[Linux Kernel 5.13 GA] ESXi Performance regression

From: Abdul Anshad Azeez
Date: Fri Jul 30 2021 - 08:27:32 EST


As part of VMware's performance regression testing for Linux Kernel
upstream releases, we evaluated the performance of Linux kernel 5.13
against the 5.12 release. Our evaluation revealed performance
regressions in ESXi Compute workloads up to 3x and ESXi Networking
workloads up to 40%.

After performing the bisect between kernel 5.13 and 5.12, we
identified the root cause behavior to be a “Scheduler” related commit
from Peter Zijlstra's "8a99b6833c884fa0e7919030d93fecedc69fc625 (
sched: Move SCHED_DEBUG sysctl to debugfs)". It appears that the
issue arose due to Peter's commit changing the default value of
"sched_wakeup_granularity_ns" and more details are below.

Impacted test case details:

1. Compute:
- VM Config - RHEL 8.1 - 1VM with 8vCPU & 16G Memory
- Benchmark - kernel compile
- Measures time taken to compile Linux kernel source code (Linux
kernel version used - 4.9.24)
- make -j 2xVCPU - This uses all the available CPU threads to achieve
100% CPU utilization

2. Networking:
- VM Config - RHEL 8.1 - 1VM with 8vCPU & 16G Memory and 8VM with
4vCPU & 8G Memory
- Benchmark - Netperf
- Netperf TCP_STREAM RECV small (8K socket & 256B message)(
TCP_NODELAY set) packets – Throughput (1VM)
- Netperf UDP_STREAM RECV (256K socket & 256B message) – Packet rate (
8VM)

>From our testing, overall results indicate that the above-mentioned
commit has introduced performance regressions in kernel compile
workload for Compute area and in Networking, test cases with high
packet rates were impacted.

We noticed that Peter Zijlstra's commit has moved the Scheduler
tunables to debugfs file system. And on taking a closer look, the
values of two such tunables are different between before and after
the above-mentioned commit.

1. Before:
sched_min_granularity_ns - 10000000 (10ms)
sched_wakeup_granularity_ns - 15000000 (15ms)

2. After:
sched_min_granularity_ns - 3000000 (3ms)
sched_wakeup_granularity_ns - 4000000 (4ms)

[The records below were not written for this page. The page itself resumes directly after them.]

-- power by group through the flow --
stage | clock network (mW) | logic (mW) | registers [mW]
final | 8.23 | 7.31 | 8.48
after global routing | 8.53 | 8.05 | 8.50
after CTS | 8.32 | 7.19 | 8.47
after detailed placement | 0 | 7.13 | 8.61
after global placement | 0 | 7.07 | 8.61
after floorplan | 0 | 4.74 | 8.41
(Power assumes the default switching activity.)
[config.mk]
export PLATFORM = sky130hd
export DESIGN_NAME = mmio_interconnect
export DESIGN_NICKNAME = d
export VERILOG_FILES = /design/src/rtl/mmio_pkg.sv /design/src/rtl/mmio_addr_decode.sv /design/src/rtl/mmio_interconnect.sv
export SDC_FILE = /design/constraint.sdc
export NUM_CORES = 1
export LEC_CHECK = 0
export ABC_AREA = 0
export ABC_CLOCK_PERIOD_IN_PS = 3100
export BUFFER_PORTS_ARGS = -buffer_cell sky130_fd_sc_hd__buf_2
export CORE_MARGIN = 5
export CORE_UTILIZATION = 30
export DETAILED_ROUTE_END_ITERATION = 8
export PLACE_DENSITY = 0.59
export SLEW_MARGIN = 30
export SYNTH_ARGS = -nofsm -noshare
export SYNTH_HDL_FRONTEND = slang
export SYNTH_SLANG_ARGS = --single-unit
[constraint.sdc]
create_clock -name clk -period 3.1 [get_ports clk]
set_input_delay 0.31 -clock clk [delete_from_list [all_inputs] [get_ports clk]]
set_output_delay 0.31 -clock clk [all_outputs]
set_load 0.005 [all_outputs]
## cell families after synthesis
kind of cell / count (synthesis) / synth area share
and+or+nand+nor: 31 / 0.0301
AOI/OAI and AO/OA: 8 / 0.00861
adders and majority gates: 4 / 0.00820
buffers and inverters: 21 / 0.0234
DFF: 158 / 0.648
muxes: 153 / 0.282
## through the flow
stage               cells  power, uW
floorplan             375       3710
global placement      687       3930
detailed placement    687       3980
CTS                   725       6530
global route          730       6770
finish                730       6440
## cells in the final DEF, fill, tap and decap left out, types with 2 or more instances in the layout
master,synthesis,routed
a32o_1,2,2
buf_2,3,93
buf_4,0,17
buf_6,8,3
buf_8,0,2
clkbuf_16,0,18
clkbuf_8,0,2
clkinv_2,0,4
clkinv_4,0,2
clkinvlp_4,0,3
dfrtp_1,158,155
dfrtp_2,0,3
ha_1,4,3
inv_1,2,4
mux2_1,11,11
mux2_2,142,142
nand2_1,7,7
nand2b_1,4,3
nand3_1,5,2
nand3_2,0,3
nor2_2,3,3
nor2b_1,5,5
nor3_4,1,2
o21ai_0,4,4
`config.mk`:
```
export PLATFORM = sky130hd
export DESIGN_NAME = danger_slot_mgr
export DESIGN_NICKNAME = d
export VERILOG_FILES = /design/src/rtl/danger_slot_mgr.sv
export SDC_FILE = /design/constraint.sdc
export NUM_CORES = 1
export LEC_CHECK = 0
export CAP_MARGIN = 20
export CELL_PAD_IN_SITES_DETAIL_PLACEMENT = 0
export CELL_PAD_IN_SITES_GLOBAL_PLACEMENT = 2
export CORE_ASPECT_RATIO = 1.5
export CORE_MARGIN = 2
export CORE_UTILIZATION = 28
export CTS_CLUSTER_SIZE = 10
export DETAILED_ROUTE_END_ITERATION = 10
export PLACE_DENSITY = 0.84
export SLEW_MARGIN = 20
export SYNTH_ARGS = -nofsm -noshare
export SYNTH_HDL_FRONTEND = slang
export SYNTH_SLANG_ARGS = --single-unit
```
`constraint.sdc`:
```
create_clock -name clk -period 4.1 [get_ports clk]
set_clock_uncertainty 0.15 [all_clocks]
set_input_delay 0.82 -clock clk [delete_from_list [all_inputs] [get_ports clk]]
set_output_delay 0.82 -clock clk [all_outputs]
set_load 0.02 [all_outputs]
```
`src/rtl/danger_slot_mgr.sv`:
```
// danger_slot_mgr: N-slot obstacle spawner/mover driven by a 1-cycle game tick.
// Define DANGER_SPEED_RAMP_EN to add the spawn-count driven speed ramp.
module danger_slot_mgr #(
  parameter int N_SLOTS     = 3,
  parameter int POS_W       = 10,
  parameter int WIN_W       = 640,
  parameter int GAP_TICKS   = 511,
  parameter int SPD_W       = 3,
  parameter int RAMP_SPAWNS = 16
) (
  input  logic                       clk,
  input  logic                       rst,
  input  logic                       tick,
  input  logic                       run,
  input  logic                       clear,
  input  logic [6:0]                 rnd,
  input  logic [SPD_W-1:0]           base_speed,
  output logic [N_SLOTS*POS_W-1:0]   slot_pos,
  output logic [N_SLOTS*3-1:0]       slot_type,
  output logic [N_SLOTS-1:0]         slot_en,
  output logic                       spawn_pulse,
  output logic [3:0]                 active_cnt,
  output logic [SPD_W-1:0]           cur_speed
);

  localparam int GAP_W = (GAP_TICKS < 1) ? 1 : $clog2(GAP_TICKS + 1);
  localparam logic [2:0] T_NOTHING = 3'd5;

`ifndef SYNTHESIS
  if (WIN_W + 77 >= (1 << POS_W)) begin : g_bad_win
    $error("danger_slot_mgr: WIN_W+77 does not fit in POS_W bits");
  end
  if (N_SLOTS < 1 || N_SLOTS > 8) begin : g_bad_slots
    $error("danger_slot_mgr: N_SLOTS must be 1..8");
  end
  if (RAMP_SPAWNS < 1) begin : g_bad_ramp
    $error("danger_slot_mgr: RAMP_SPAWNS must be >= 1");
  end
`endif

  logic               clr;
  logic               active;
  logic               all_full;
  logic               attempt;
  logic               do_spawn;
  logic [N_SLOTS-1:0] en_vec;
  logic [N_SLOTS-1:0] en_nxt;
  logic [N_SLOTS-1:0] free_vec;
  logic [N_SLOTS-1:0] spawn_sel;
  logic [POS_W-1:0]   speed_ext;
  logic [POS_W-1:0]   spawn_pos;

  logic [GAP_W-1:0]   gap_q, gap_d;
  logic [2:0]         pend_type_q, pend_type_d;
  logic [6:0]         pend_w_q, pend_w_d;
  logic               spawn_q;
  logic [3:0]         cnt_q, cnt_d;

  assign clr       = !rst || clear;
  assign active    = tick && run;
  assign all_full  = &en_vec;
  assign attempt   = active && !all_full && (gap_q == GAP_W'(GAP_TICKS));
  assign do_spawn  = attempt && (pend_type_q != T_NOTHING);
  assign free_vec  = ~en_vec;
  // Isolate the lowest set bit of the free mask: that slot takes the spawn.
  assign spawn_sel = do_spawn ? (free_vec & (~free_vec + N_SLOTS'(1))) : '0;
  assign speed_ext = POS_W'(cur_speed);
  assign spawn_pos = POS_W'(WIN_W) + POS_W'(pend_w_q);

  always_comb begin
    gap_d = gap_q;
    if (active) begin
      if (all_full || attempt) gap_d = '0;
      else                     gap_d = gap_q + GAP_W'(1);
    end
  end

  always_comb begin
    pend_type_d = pend_type_q;
    pend_w_d    = pend_w_q;
    if (attempt) begin
      if (rnd <= 7'd50) begin
        pend_type_d = T_NOTHING; pend_w_d = 7'd0;
      end else if (rnd <= 7'd60) begin
        pend_type_d = 3'd4;      pend_w_d = 7'd27;
      end else if (rnd <= 7'd70) begin
        pend_type_d = 3'd2;      pend_w_d = 7'd19;
      end else if (rnd <= 7'd80) begin
        pend_type_d = 3'd3;      pend_w_d = 7'd77;
      end else if (rnd <= 7'd90) begin
        pend_type_d = 3'd0;      pend_w_d = 7'd44;
      end else begin
        pend_type_d = 3'd1;      pend_w_d = 7'd44;
      end
    end
  end

  generate
    for (genvar gi = 0; gi < N_SLOTS; gi++) begin : g_slot
      logic [POS_W-1:0] pos_q, pos_d;
      logic [2:0]       type_q, type_d;
      logic             en_q, en_d;

      // Freshly spawned slots skip motion; a zero speed neither moves nor retires.
      always_comb begin
        pos_d  = pos_q;
        type_d = type_q;
        en_d   = en_q;
        if (spawn_sel[gi]) begin
          pos_d  = spawn_pos;
          type_d = pend_type_q;
          en_d   = 1'b1;
        end else if (active && en_q && (cur_speed != '0)) begin
          if (pos_q > speed_ext) begin
            pos_d = pos_q - speed_ext;
          end else begin
            pos_d  = '0;
            type_d = T_NOTHING;
            en_d   = 1'b0;
          end
        end
      end

      always_ff @(posedge clk) begin
        if (clr) begin
          pos_q  <= '0;
          type_q <= T_NOTHING;
          en_q   <= 1'b0;
        end else begin
          pos_q  <= pos_d;
          type_q <= type_d;
          en_q   <= en_d;
        end
      end

      assign en_vec[gi]                   = en_q;
      assign en_nxt[gi]                   = en_d;
      assign slot_en[gi]                  = en_q;
      assign slot_pos[gi*POS_W +: POS_W]  = pos_q;
      assign slot_type[gi*3 +: 3]         = type_q;
    end
  endgenerate

  always_comb begin
    cnt_d = '0;
    for (int i = 0; i < N_SLOTS; i++) cnt_d = cnt_d + 4'(en_nxt[i]);
  end

  always_ff @(posedge clk) begin
    if (clr) begin
      gap_q       <= '0;
      pend_type_q <= T_NOTHING;
      pend_w_q    <= '0;
      spawn_q     <= 1'b0;
      cnt_q       <= '0;
    end else begin
      gap_q       <= gap_d;
      pend_type_q <= pend_type_d;
      pend_w_q    <= pend_w_d;
      spawn_q     <= do_spawn;
      cnt_q       <= cnt_d;
    end
  end

  assign spawn_pulse = spawn_q;
  assign active_cnt  = cnt_q;

`ifdef DANGER_SPEED_RAMP_EN
  localparam int RC_W = (RAMP_SPAWNS < 2) ? 1 : $clog2(RAMP_SPAWNS);

  logic [RC_W-1:0]  rcnt_q;
  logic [SPD_W-1:0] ramp_q;
  logic [SPD_W:0]   speed_sum;

  // do_spawn already implies run, so the ramp is frozen while the game is stopped.
  always_ff @(posedge clk) begin
    if (clr) begin
      rcnt_q <= '0;
      ramp_q <= '0;
    end else if (do_spawn) begin
      if (rcnt_q == RC_W'(RAMP_SPAWNS - 1)) begin
        rcnt_q <= '0;
        if (ramp_q != '1) ramp_q <= ramp_q + SPD_W'(1);
      end else begin
        rcnt_q <= rcnt_q + RC_W'(1);
      end
    end
  end

  assign speed_sum = {1'b0, base_speed} + {1'b0, ramp_q};
  assign cur_speed = speed_sum[SPD_W] ? '1 : speed_sum[SPD_W-1:0];
`else
  assign cur_speed = base_speed;
`endif

endmodule
```
==> metrics.md <==
| Metric | Value |
|---|---|
| Global-route wire length before repair | `17900 µm` |
| Final Slew Violations | `0` |
| FF+latch count, synth | `63` |
| Post-CTS Hold Fix Bufs | `0` |
| DRT Pass-1 Iters | `4` |
| Via Count | `~3.6k` |
| Final net count | `approximately 520` |
| Crit end category | `register` |
| Critical Path AT | `about 3.6 ns` |
| Main area contributors after synthesis | `dfxtp_1 (34%), nand3_1 (5.0%), ha_1 (3.7%), nand2_1 (3.4%), a31oi_1 (3.2%)` |
| Worst setup margin | `0.569 ns` |
| Max-Cap Viols | `0` |
| # diodes | `0` |
| Drt wl/cell | `between 15 and 20 µm` |
| Crit path time final | `3.53 ns` |
| Number of gates resized after cts | `0` |
| Syn_area_per_cell | `8.27 µm²` |
| Clock Sinks | `63` |
| Post-synthesis mux area share | `less than 1%` |
| Largest family of logic cells by synthesized area | `simple AND/OR/NAND/NOR gates` |
| Initial antenna violation count | `0` |
| Area delta synth->final | `26.5%` |
| Layout cell share with drive strength beyond 1 | `around 6.5%` |
| Post-synth ARST share | `0%` |
| Top Ports | `65` |
| Sequential share of the synthesized area | `34.3%` |
| Critical path fanouts, max | `6` |
| Crit share post-route | `86.1%` |
| Cells after Synth | `about 440` |
| Routed Antenna Nets | `0` |
| CP Data Required Time | `4.21 ns` |
| Critical Path Source Type | `input pin` |
| Port buffer count | `slightly above 60` |
| Largest net degree at the start of global routing | `46` |
| Least-Margin Pin Slew | `slightly above 0.7 ns` |
| Clock latency reported for the late side of the worst-skew pair | `approximately 0.33 ns` |
| Die height | `144 µm` |
| Synth area leader | `dfxtp_1` |
| Fin. Hold Viols | `0` |
| GRT overflow | `0` |
| Cts bufs inserted | `9` |
| Power Dens Cells | `roughly 300 nW/µm²` |
| Total wire length | `between 10000 and 15000 µm` |
| Starting Density | `28.5%` |
| Post-synth EDFFs | `0` |
| Critical path startpoint | `base_speed[0]` |
| Compound-Gate Fraction of Synth Area | `about a quarter` |
| LEAKAGE | `between 0.0015 and 0.002 µW` |
| Die X | `between 90 and 100 µm` |
| RSZ-0062 raised after global routing | `no` |
| Vias in the first global route | `around 3.4k` |
| Worst hold slack | `roughly 0.34 ns` |
| Placed Area | `4390 µm²` |
| WS Path Type | `input pin to register` |
| # DRC | `0` |
| Area of the multi-input gates | `~2200 µm²` |
| DP Worst Slack | `approximately 0.25 ns` |
| Core Area | `approximately 13000 µm²` |
| Longest Clk Path Bufs | `2` |
| Post-synth top flop | `dfxtp_1` |
| GRT Total Usage | `between 15 and 20%` |
| H-Tree Depth | `3` |
| CTS root buffer | `clkbuf_16` |
| Starting DRT DRC Count | `a little over 200` |
| Worst reg2reg path startpoint | `gap_q[0]$_SDFFE_PP0P_` |
| CTS tree | `yes` |
| Yosys Warn Count | `0` |
| Fill count | `approximately 1.4k` |
| Post-synth top cells | `dfxtp_1 (63), nand3_1 (37), nand2_1 (33)` |
| Worst hold start | `pend_w_q[6]$_SDFFE_PP0P_` |
| Count leader, synth | `dfxtp_1` |
| Clk slew on worst S/H paths | `0.05 ns` |
| Final instance area | `4650 µm²` |
| Fmax achieved | `283 MHz` |
| Row count | `between 50 and 60` |
| Storage cell area | `1260 µm²` |
| Mapped Area | `~3700 µm²` |
| Yosys top cell area share | `about a third` |
| Synth unique cells | `66` |
| Die Area | `14100 µm²` |
| Placer congestion estimate | `roughly 0.84` |
| Setup TNS | `0 ns` |
| Simple-gate share of the synthesized area | `about a quarter` |
| Max transition margin | `between 50% and 60%` |
| Final setup fails | `0` |
| VDD IR-drop max | `between 0.00015 and 0.0002 V` |
| HPWL after detailed placement | `between 8000 and 9000 µm` |
| Pwr Total | `about 1400 µW` |
| Post-synthesis adder-cell area fraction | `5.93%` |
| Xor/xnor share of the synthesized area | `between 3 and 4%` |
| Status | `complete, no violations` |
| Hold Crit Class | `register to register` |
| Post-CTS Setup Inserts | `0` |
| Via density | `between 5 and 6` |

With further experiments, we have confirmed that the value of
"sched_wakeup_granularity_ns" is influencing these performance
regressions. And, on setting the "sched_wakeup_granularity_ns" value
back to "15000000" in Peter Zijlstra's commit, we are able to gain
back the lost performance in our Compute & Networking workloads.

Further, we also collected guest scheduling stats (during Kernel
compile workload) and were able to notice more involuntary switches
forced by the scheduler when "sched_wakeup_granularity_ns" value is
set to "4000000".

1. "sched_wakeup_granularity_ns = 4000000" (3 iterations):
nr_involuntary_switches : 3
nr_involuntary_switches : 2
nr_involuntary_switches : 2

2. "sched_wakeup_granularity_ns = 15000000" (3 iterations):
nr_involuntary_switches : 0
nr_involuntary_switches : 0
nr_involuntary_switches : 0

So, we believe decreasing the value of "sched_wakeup_granularity_ns"
is causing more preemption to the running processes and it's
impacting the CPU-bound tasks - Kernel compile & Netperf high packet
rate workloads.

Also, since Linux 5.14-rc3 kernel was recently released, we repeated
the same experiments on 5.14-rc3 and were able to observe the same
regressions in both areas (Compute & Networking).

We wanted to understand the reason behind the change in default
values for the above two scheduler tunables and since changing the
value of "sched_wakeup_granularity_ns" from 15ms to 4ms forces more
involuntary switches and which in-turn introduces performance
regression, can this be changed back to 15ms?

Abdul Anshad Azeez
Performance Engineering
VMware, Inc.